This paper reviews the use of the Bristow Absorption Tester (known also as the Bristow wheel) in the characterization of fiber-based substrates. The Bristow wheel is a laboratory-scale instrument that has been designed for studying substrate wettability and dynamic liquid absorption properties in short time intervals, which are important in many converting and printing processes of paper and paperboard. The tester also gives information about substrate roughness. The Bristow wheel has shown great usefulness in predicting print quality especially in inkjet applications, in which a good correlation between print quality (letter area) and ink penetration rate has been found by several researchers. The apparatus is particularly useful in dynamic wetting studies, but it has also been successfully used in numerous other research purposes such as the determination of the degree of sizing, evaluation of material glueability, and various coatability studies. Modifications of both the testing principle and the tester structure have also been reported.
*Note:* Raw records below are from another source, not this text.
Context: an optimization exercise on an open-source flow, tuned for small area, a short achievable clock period and few clock cycles per item. The choices shown serve that exercise and are no tape-out recipe.
At most, simulation tests tie the RTL to the original design; equivalence was not proved.
Power figures rest on the tool's default switching activity, not on a simulated workload.

// cnn_topCore
module cnn_topCore (
    clk             ,
    reset_n         ,
    i_soft_reset    ,
    i_in_valid      ,
    i_in_kind       ,
    i_in_data       ,
    o_in_ready      ,
    o_ot_valid      ,
    o_ot_data       ,
    i_ot_ready
    );
For scale: roughly 12000 cells after synthesis, ~72 I/O pins, roughly 0.14 mm2 of cells after synthesis.
export LEC_CHECK = 0
export CAP_MARGIN = 20
export CORE_MARGIN = 2
export CORE_UTILIZATION = 40
export SLEW_MARGIN = 20
export SYNTH_HIERARCHICAL = 1
export SYNTH_MINIMUM_KEEP_SIZE = 0
create_clock -name core_clock -period 10.0 [get_ports {clk}]
standard.sh (not shown) runs the stock make flow with config.mk's settings and CLKGATE_MAP_FILE= SYNTH_SCRIPT=/design/flow/synth_recipe.tcl, a recipe that flattens the netlist after the stock synthesis.
==> flow/flow/run.sh <==
#!/bin/bash
set -o pipefail
cp standard.sh standard_sh.txt
export SETUP_SLACK_MARGIN=${MARGIN:-6.4}
bash standard.sh > standard.log 2>&1
The starting point produced a clean layout.
Testbench counts at the start, summed over its fixed seeds: cycles 3,416, images 128.
==> next run, changes <==
==> flow/flow/run.sh (replaced) <==
#!/bin/bash
set -o pipefail
cp standard.sh standard_sh.txt
export SETUP_SLACK_MARGIN=${MARGIN:-6.7}
bash standard.sh > standard.log 2>&1
Worst setup slack gets better by 0.059 ns.
Total power is higher by 8.3%.
Design area is higher by 8.6%.
Wire length is higher by 18%.
Core utilization is higher by 3.9 points.
Clock-buffer cell count is higher by 8.
==> next run, changes <==
==> flow/flow/run.sh (replaced) <==
#!/bin/bash
set -o pipefail
cp standard.sh standard_sh.txt
export SETUP_SLACK_MARGIN=${MARGIN:-6.2}
bash standard.sh > standard.log 2>&1
Outcome: Via count falls by 8.4%; cell count is lower by 4.4%; register-to-register slack gets worse by 0.17 ns; hold slack gains 0.0098 ns; worst setup slack got worse by 0.17 ns; count of clock-buffer cells in the layout falls by 14; first-iteration DRC count decreases by 20%; total power fell by 10%; flip-flop and latch count stays the same; die area does not change.
==> next run, changes <==
==> flow/flow/run.sh (replaced) <==
#!/bin/bash
set -o pipefail
cp standard.sh standard_sh.txt
export SETUP_SLACK_MARGIN=${MARGIN:-6.3}
bash standard.sh > standard.log 2>&1
=>
- The changed run produced a clean layout
- non-clock buffer count increases by 27
- count of clock-buffer cells in the layout increases by 23
- power hardly moves

---

Starting RTL as in the previous note.
Settings: LEC_CHECK=0, CAP_MARGIN=20, CORE_MARGIN=2, CORE_UTILIZATION=40, SLEW_MARGIN=20, SYNTH_HIERARCHICAL=1, SYNTH_MINIMUM_KEEP_SIZE=0; clock period 10.0 ns.
==> flow/flow/run.sh <==
#!/bin/bash
set -o pipefail
cp standard.sh standard_sh.txt
export SETUP_SLACK_MARGIN=${MARGIN:-6.0}
bash standard.sh > standard.log 2>&1
Testbench counts at the start, summed over its fixed seeds: cycles 3,416, images 128.
Rerun with:
==> flow/flow/run.sh (replaced) <==
#!/bin/bash
set -o pipefail
cp standard.sh standard_sh.txt
export SETUP_SLACK_MARGIN=${MARGIN:-6.5}
bash standard.sh > standard.log 2>&1
Effect: Core utilization rose by 2.2 points; setup slack gains 0.41 ns; critical path depth fell by 2; hold slack loses 0.021 ns; maximum frequency rose by 12%; flip-flop and latch count does not change; global-route usage rose by 0.76 points; total power rose by 4.7%.

---

## alpha
Another version of the RTL of cnn_topCore (not shown whole).
make LEC_CHECK=0 CAP_MARGIN=20 CORE_MARGIN=2 CORE_UTILIZATION=40 SETUP_SLACK_MARGIN=5 SLEW_MARGIN=20 SYNTH_HIERARCHICAL=1 SYNTH_MINIMUM_KEEP_SIZE=0 finish   # period 10.0 ns
run.sh (not shown) runs the stock make flow with config.mk's settings and CLKGATE_MAP_FILE= SYNTH_SCRIPT=/design/flow/synth_recipe.tcl, a recipe that flattens the netlist after the stock synthesis.
Stock flow here: none of the scripts above is used.
diff inputs: alpha => beta
- SETUP_SLACK_MARGIN: 5 -> unset
==> flow/flow/run.sh (new file) <==
#!/bin/bash
set -o pipefail
cp standard.sh standard_sh.txt
export SETUP_SLACK_MARGIN=${MARGIN:-6.5}
bash standard.sh > standard.log 2>&1
==> flow/standard.sh (new file) <==
#!/bin/bash
# synth_recipe.tcl (not shown) runs the flow's synth.tcl, then flattens the netlist and writes it again
# the make line also repeats each setting of config.mk as NAME=value (left out here)
make -C /OpenROAD-flow-scripts/flow DESIGN_CONFIG=/design/flow/config.mk WORK_HOME=/design/flow/orfs CLKGATE_MAP_FILE= SYNTH_SCRIPT=/design/flow/synth_recipe.tcl "${@:-finish}"
removed: flow/run.sh
Findings:
The run showing the smaller cell count is alpha. Run comparison: alpha startpoint-to-endpoint class of the critical path flop to flop; beta startpoint-to-endpoint class of the critical path flop to output port. From alpha to beta the numbers moved as follows: layout cell share with drive strength beyond 1 rose by 12 points; worst hold slack across all endpoints down 0.042 ns; total power of the final layout shows an increase of 6.3 mW. Diff alpha -> beta | power in combinational cells | increase of 39%. Changes observed in beta relative to alpha: number of setup buffers added after CTS grew by 485; sequential share of layout area shrank by 3.6 points; all-layer global routing usage grew by 3.9 points; cell count after placement held steady; first-pass GRT wire length grew by about 13%. Of beta and alpha, the run reporting the lower worst setup slack was alpha.
Function was not checked in any run of this note: the RTL went through the layout flow alone.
These include e. g. equipping the apparatus with a corona unit that makes it possible to mimic a printing process on a relevant time-scale. This review summarizes the reported applications of Bristow wheel with a special focus on tester performance and versatility.

Keywords: absorption; Bristow absorption tester; Bristow wheel; paper testing; print quality; surface characteristics

Acknowledgments

Dr. J.A. Bristow is gratefully thanked for giving valuable comments related to the contents and for the linguistic revision of the manuscript, but Dr. Bristow has not been involved in the preparation of the paper or in the review of the publications here cited.

  1. Conflict of interest: The authors declare no conflicts of interest.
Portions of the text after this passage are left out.